WHAT TO PRODUCE: From the data below, copy exactly the lines that lie between the one holding "results.sh, run 1" and the one holding "export IMPL_multi_input_area_sq_um=772.0", including both, and nothing more.

DATA UNDER STUDY:
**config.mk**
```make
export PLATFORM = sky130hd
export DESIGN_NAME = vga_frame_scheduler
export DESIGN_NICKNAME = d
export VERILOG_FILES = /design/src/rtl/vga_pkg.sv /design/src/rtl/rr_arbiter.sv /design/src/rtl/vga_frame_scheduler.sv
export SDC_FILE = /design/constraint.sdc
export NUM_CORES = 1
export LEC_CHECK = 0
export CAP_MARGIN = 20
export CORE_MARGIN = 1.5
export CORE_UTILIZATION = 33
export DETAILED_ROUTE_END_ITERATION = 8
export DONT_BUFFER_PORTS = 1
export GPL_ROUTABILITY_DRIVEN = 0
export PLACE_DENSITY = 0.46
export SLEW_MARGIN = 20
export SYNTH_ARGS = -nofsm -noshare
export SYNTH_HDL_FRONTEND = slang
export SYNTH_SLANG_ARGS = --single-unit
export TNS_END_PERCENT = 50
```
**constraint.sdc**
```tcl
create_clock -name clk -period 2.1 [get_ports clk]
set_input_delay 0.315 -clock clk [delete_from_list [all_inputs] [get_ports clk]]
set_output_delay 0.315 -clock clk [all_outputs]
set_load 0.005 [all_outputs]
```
* * *
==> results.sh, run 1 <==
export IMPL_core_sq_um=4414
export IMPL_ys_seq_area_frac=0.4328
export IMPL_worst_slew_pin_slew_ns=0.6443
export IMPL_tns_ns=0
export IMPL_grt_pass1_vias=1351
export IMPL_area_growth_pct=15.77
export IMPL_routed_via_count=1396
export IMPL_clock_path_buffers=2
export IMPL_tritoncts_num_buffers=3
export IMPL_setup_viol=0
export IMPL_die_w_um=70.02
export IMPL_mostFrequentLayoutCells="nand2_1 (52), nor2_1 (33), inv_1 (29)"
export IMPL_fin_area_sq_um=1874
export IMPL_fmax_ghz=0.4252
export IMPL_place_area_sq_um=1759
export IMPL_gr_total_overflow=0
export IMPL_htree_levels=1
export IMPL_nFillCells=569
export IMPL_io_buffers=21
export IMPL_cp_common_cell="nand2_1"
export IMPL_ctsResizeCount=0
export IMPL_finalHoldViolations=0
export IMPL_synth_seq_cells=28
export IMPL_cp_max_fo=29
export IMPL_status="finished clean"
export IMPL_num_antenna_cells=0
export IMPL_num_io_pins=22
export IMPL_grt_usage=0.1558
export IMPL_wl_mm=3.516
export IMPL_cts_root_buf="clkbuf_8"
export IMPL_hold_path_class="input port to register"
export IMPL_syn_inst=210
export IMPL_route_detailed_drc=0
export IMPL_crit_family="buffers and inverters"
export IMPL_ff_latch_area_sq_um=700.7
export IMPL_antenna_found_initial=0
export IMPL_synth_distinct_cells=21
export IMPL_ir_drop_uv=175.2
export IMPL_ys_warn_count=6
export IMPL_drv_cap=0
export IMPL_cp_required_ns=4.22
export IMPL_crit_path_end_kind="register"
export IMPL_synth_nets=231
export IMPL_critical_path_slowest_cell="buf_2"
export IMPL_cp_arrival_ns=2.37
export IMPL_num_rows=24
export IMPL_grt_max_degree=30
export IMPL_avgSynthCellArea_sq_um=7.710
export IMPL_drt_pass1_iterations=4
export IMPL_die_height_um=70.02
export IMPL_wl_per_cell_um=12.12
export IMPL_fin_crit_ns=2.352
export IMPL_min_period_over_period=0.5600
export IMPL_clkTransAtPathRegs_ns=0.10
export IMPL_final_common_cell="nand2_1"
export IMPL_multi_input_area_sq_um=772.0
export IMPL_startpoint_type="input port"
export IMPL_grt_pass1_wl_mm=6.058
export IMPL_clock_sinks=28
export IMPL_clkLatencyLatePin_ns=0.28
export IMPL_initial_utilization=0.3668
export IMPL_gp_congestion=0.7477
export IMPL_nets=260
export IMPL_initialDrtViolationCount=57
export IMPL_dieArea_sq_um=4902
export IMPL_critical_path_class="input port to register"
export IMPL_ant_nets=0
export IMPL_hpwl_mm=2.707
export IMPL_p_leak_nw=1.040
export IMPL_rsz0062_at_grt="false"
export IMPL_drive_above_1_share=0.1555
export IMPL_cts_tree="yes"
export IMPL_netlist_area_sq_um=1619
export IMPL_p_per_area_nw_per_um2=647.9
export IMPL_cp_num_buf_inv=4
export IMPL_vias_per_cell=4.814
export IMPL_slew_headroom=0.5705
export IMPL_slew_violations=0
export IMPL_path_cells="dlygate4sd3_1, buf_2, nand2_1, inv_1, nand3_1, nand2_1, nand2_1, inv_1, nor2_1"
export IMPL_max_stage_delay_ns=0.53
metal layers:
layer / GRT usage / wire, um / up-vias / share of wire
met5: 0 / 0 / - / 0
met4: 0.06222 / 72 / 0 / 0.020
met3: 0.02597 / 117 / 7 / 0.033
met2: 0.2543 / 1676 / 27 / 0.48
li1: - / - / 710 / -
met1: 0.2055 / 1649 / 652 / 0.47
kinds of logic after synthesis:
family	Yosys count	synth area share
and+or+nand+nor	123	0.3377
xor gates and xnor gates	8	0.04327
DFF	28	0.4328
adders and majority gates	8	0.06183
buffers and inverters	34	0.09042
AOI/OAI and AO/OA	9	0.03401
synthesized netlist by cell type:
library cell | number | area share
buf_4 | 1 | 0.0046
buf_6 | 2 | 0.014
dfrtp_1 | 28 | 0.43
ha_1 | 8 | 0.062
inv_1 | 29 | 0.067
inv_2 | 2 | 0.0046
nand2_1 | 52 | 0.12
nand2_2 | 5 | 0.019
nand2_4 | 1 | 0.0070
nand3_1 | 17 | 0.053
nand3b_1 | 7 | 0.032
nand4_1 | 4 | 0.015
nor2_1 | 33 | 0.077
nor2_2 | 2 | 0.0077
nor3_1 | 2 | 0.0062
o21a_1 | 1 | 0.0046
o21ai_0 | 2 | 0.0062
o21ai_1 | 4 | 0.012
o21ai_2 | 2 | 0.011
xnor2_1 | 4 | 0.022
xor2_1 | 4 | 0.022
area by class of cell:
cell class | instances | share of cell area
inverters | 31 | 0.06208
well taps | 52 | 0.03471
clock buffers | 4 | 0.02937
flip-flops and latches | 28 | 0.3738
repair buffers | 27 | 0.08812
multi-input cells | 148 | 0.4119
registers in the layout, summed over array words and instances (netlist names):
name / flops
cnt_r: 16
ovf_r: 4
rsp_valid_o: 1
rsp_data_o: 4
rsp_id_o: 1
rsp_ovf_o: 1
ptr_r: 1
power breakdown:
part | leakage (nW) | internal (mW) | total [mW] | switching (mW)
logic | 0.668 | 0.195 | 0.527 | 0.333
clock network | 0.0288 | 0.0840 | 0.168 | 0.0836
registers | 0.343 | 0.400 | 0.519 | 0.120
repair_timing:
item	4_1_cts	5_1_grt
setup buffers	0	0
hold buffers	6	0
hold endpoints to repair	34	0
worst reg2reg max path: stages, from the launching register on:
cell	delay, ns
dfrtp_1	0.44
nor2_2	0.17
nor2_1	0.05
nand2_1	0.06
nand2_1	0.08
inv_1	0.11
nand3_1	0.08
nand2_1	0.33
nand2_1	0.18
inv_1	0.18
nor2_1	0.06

EXPECTED ANSWER:
==> results.sh, run 1 <==
export IMPL_core_sq_um=4414
export IMPL_ys_seq_area_frac=0.4328
export IMPL_worst_slew_pin_slew_ns=0.6443
export IMPL_tns_ns=0
export IMPL_grt_pass1_vias=1351
export IMPL_area_growth_pct=15.77
export IMPL_routed_via_count=1396
export IMPL_clock_path_buffers=2
export IMPL_tritoncts_num_buffers=3
export IMPL_setup_viol=0
export IMPL_die_w_um=70.02
export IMPL_mostFrequentLayoutCells="nand2_1 (52), nor2_1 (33), inv_1 (29)"
export IMPL_fin_area_sq_um=1874
export IMPL_fmax_ghz=0.4252
export IMPL_place_area_sq_um=1759
export IMPL_gr_total_overflow=0
export IMPL_htree_levels=1
export IMPL_nFillCells=569
export IMPL_io_buffers=21
export IMPL_cp_common_cell="nand2_1"
export IMPL_ctsResizeCount=0
export IMPL_finalHoldViolations=0
export IMPL_synth_seq_cells=28
export IMPL_cp_max_fo=29
export IMPL_status="finished clean"
export IMPL_num_antenna_cells=0
export IMPL_num_io_pins=22
export IMPL_grt_usage=0.1558
export IMPL_wl_mm=3.516
export IMPL_cts_root_buf="clkbuf_8"
export IMPL_hold_path_class="input port to register"
export IMPL_syn_inst=210
export IMPL_route_detailed_drc=0
export IMPL_crit_family="buffers and inverters"
export IMPL_ff_latch_area_sq_um=700.7
export IMPL_antenna_found_initial=0
export IMPL_synth_distinct_cells=21
export IMPL_ir_drop_uv=175.2
export IMPL_ys_warn_count=6
export IMPL_drv_cap=0
export IMPL_cp_required_ns=4.22
export IMPL_crit_path_end_kind="register"
export IMPL_synth_nets=231
export IMPL_critical_path_slowest_cell="buf_2"
export IMPL_cp_arrival_ns=2.37
export IMPL_num_rows=24
export IMPL_grt_max_degree=30
export IMPL_avgSynthCellArea_sq_um=7.710
export IMPL_drt_pass1_iterations=4
export IMPL_die_height_um=70.02
export IMPL_wl_per_cell_um=12.12
export IMPL_fin_crit_ns=2.352
export IMPL_min_period_over_period=0.5600
export IMPL_clkTransAtPathRegs_ns=0.10
export IMPL_final_common_cell="nand2_1"
export IMPL_multi_input_area_sq_um=772.0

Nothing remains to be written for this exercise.